NICK MATTHEW’S hopes of a fourth world title were ended yesterday, when he crashed out in the semi-finals to world No 1 Mohamed Elshorbagy.
The 34-year-old defending champion, from Sheffield, was on court for an hour but could not get the better of his Egyptian opponent, eventually going down 11-9, 11-5, 11-8.
Ahead of the tournament in Doha, a war of words had broken out between the pair after Elshorbagy, 11years Matthew’s junior, claimed his title rival was ‘past his peak’. Matthew hit back by stating that Elshorbagy has only been world No 1 for ‘five minutes’.
Not surprisingly it was a fiercely contested match, Matthew letting good leads slip in both the first and third games, while acknowledging he was never in the middle game.
Although he remained baffled by a contentious decision at a crucial point in the opening game, Matthew admitted he was second-best overall on the night.
“The first game was very close, second game, I was totally outplayed, but first and third – I was disappointed how quickly I lost those points when I had the lead,” said Matthew afterwards.
“You know, when you’ve got the talk, you’ve got to back it up. And he certainly did that tonight. He was on a roll. I tried to take him off that roll, but I just couldn’t.

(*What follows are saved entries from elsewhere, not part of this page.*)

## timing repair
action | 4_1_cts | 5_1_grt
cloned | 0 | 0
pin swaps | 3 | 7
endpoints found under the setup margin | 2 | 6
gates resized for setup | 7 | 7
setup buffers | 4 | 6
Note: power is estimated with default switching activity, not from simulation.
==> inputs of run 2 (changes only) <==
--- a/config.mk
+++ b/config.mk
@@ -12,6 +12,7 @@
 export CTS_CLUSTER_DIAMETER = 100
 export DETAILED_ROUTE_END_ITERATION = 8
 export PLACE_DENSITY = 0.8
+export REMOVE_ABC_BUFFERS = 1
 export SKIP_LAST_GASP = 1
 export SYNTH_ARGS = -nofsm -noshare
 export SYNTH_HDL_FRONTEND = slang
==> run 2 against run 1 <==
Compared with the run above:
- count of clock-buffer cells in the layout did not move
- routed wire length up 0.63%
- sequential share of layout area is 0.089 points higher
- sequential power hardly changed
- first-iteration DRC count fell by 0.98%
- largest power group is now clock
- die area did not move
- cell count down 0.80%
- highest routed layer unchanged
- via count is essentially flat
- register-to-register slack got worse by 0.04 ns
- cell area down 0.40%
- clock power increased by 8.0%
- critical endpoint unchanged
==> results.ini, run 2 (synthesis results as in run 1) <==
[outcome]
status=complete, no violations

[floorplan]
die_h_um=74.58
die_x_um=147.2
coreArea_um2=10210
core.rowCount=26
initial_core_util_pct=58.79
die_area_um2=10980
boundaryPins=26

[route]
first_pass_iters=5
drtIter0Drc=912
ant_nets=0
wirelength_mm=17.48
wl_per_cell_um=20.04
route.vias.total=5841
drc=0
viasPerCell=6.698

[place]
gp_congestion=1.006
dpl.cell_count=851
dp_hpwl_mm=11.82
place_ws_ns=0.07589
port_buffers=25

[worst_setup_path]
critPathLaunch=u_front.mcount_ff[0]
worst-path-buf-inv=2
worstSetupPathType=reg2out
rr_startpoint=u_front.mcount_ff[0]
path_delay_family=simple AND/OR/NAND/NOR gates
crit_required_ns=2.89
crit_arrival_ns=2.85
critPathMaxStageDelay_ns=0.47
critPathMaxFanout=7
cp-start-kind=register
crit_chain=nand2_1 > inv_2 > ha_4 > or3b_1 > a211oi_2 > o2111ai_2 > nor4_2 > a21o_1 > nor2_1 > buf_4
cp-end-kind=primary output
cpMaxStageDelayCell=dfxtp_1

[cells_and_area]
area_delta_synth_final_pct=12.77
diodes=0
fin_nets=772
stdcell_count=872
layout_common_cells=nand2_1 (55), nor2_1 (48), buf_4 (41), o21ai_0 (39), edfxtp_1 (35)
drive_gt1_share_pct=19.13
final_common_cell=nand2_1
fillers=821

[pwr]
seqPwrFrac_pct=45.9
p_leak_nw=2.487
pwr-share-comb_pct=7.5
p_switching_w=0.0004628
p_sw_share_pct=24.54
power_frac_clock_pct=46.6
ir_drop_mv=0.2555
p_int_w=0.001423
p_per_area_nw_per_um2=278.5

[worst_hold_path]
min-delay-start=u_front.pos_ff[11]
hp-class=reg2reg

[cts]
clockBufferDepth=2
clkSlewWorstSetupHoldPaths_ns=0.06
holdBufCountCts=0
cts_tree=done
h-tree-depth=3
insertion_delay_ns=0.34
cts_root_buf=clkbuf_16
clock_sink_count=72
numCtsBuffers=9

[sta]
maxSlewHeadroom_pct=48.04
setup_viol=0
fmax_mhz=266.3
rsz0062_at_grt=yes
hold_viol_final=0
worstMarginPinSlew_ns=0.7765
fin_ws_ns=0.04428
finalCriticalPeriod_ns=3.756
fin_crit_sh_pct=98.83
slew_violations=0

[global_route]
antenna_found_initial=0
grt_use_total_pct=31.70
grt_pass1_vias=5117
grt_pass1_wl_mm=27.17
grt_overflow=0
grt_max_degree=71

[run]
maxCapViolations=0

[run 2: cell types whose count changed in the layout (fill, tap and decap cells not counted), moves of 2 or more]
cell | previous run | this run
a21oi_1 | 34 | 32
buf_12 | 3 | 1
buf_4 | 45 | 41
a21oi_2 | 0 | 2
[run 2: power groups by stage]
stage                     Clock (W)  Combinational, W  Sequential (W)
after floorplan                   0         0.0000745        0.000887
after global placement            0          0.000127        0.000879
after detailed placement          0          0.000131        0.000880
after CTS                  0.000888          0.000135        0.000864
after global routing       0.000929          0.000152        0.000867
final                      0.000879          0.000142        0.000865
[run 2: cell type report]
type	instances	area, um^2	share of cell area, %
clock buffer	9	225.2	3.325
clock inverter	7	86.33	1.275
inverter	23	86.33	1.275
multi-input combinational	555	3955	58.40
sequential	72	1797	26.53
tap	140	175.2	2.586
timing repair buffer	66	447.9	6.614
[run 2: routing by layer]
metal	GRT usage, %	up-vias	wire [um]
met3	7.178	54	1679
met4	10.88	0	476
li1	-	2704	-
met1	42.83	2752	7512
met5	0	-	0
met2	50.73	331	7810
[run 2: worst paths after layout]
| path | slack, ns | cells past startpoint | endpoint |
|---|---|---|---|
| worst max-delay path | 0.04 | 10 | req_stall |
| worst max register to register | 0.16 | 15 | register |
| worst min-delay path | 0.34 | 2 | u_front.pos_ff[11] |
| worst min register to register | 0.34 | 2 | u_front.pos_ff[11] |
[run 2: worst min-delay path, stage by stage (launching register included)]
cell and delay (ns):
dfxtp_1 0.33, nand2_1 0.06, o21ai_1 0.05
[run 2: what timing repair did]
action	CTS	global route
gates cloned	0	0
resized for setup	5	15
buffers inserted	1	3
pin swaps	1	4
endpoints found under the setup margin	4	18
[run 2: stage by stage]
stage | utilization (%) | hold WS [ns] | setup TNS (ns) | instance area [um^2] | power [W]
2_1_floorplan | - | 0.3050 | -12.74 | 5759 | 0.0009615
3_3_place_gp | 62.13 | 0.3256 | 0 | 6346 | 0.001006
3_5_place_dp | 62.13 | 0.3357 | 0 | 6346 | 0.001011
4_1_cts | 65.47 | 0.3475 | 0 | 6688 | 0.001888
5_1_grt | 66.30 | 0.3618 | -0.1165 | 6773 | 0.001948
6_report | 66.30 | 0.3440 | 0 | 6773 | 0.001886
## src/rtl/lvn_pkg.sv

```systemverilog
// Shared widths and hash constants for the 2D lattice value noise pipeline.
`default_nettype none
package lvn_pkg;

    localparam int COORD_W   = 32;
    localparam int HASH_W    = 32;
    localparam int FRAC_BITS = 16;
    localparam int OUT_BITS  = 16;
    localparam int INT_BITS  = COORD_W - FRAC_BITS;
    localparam int S_DATA_W  = 2 * COORD_W;
    localparam int M_DATA_W  = 16;

    // hash multipliers and offsets
    localparam logic [HASH_W-1:0] HASH_MUL_X    = 32'd374761393;
    localparam logic [HASH_W-1:0] HASH_MUL_Y    = 32'd668265263;
    localparam logic [HASH_W-1:0] HASH_MUL_SEED = 32'd982451653;
    localparam logic [HASH_W-1:0] HASH_MUL_SQ   = 32'd60493;
    localparam logic [HASH_W-1:0] HASH_ADD_SQ   = 32'd19990303;
    localparam logic [HASH_W-1:0] HASH_ADD_OUT  = 32'd1376312589;
    localparam logic [HASH_W-1:0] HASH_MUL_XY   = HASH_MUL_X + HASH_MUL_Y;
    localparam int                HASH_SHIFT    = 13;

    typedef logic [HASH_W-1:0]    hash_t;
    typedef logic [FRAC_BITS-1:0] frac_t;
    typedef logic [OUT_BITS-1:0]  value_t;

endpackage
`default_nettype wire

```

## src/rtl/lvn_ease.sv

```systemverilog
// Smoothstep t*t*(3-2t) of a fraction, two stages.
`default_nettype none
module lvn_ease (
    input  wire logic          aclk,
    input  wire logic          en,
    input  wire lvn_pkg::frac_t f_in,
    output lvn_pkg::frac_t      s_out
);
    import lvn_pkg::*;

    logic [2*FRAC_BITS-1:0]   sq;
    frac_t                    t2_reg;
    logic [FRAC_BITS+1:0]     w_reg, w_next;
    logic [2*FRAC_BITS+1:0]   prod;
    frac_t                    s_reg;

    always_comb begin
        sq     = {{FRAC_BITS{1'b0}}, f_in} * {{FRAC_BITS{1'b0}}, f_in};
        w_next = (FRAC_BITS+2)'(3 << FRAC_BITS) - {1'b0, f_in, 1'b0};
        prod   = {{(FRAC_BITS+2){1'b0}}, t2_reg} * {{FRAC_BITS{1'b0}}, w_reg};
    end

    always_ff @(posedge aclk) begin
        if (en) begin
            t2_reg <= sq[2*FRAC_BITS-1:FRAC_BITS];
            w_reg  <= w_next;
            // smoothstep stays below one, so the upper bits are zero
            s_reg  <= prod[2*FRAC_BITS-1:FRAC_BITS];
        end
    end

    assign s_out = s_reg;

endmodule
`default_nettype wire

```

“I lost out to the better player tonight. I’m obviously disappointed to lose the title of world champion but proud that I’m still in contention for the world title at 34-years-old when I’m past my peak.”
Elshorbagy will now face compatriot Ramy Ashour, who dispatched of Gregory Gaultier by the same margin in the other semi-final.
“We were both really fired up for the match” said Elshorbagy after his win. “ There was a lot of talk and mind games beforehand, but there’s a big respect there between us as well.
“But on court it’s a war and we both want to win. But once it’s done, it’s finished. Tomorrow, I’m sure we’ll joke with each other and forget about all the talk beforehand.
“Nick is an inspirational player and I have learnt a lot from him during my career so far.”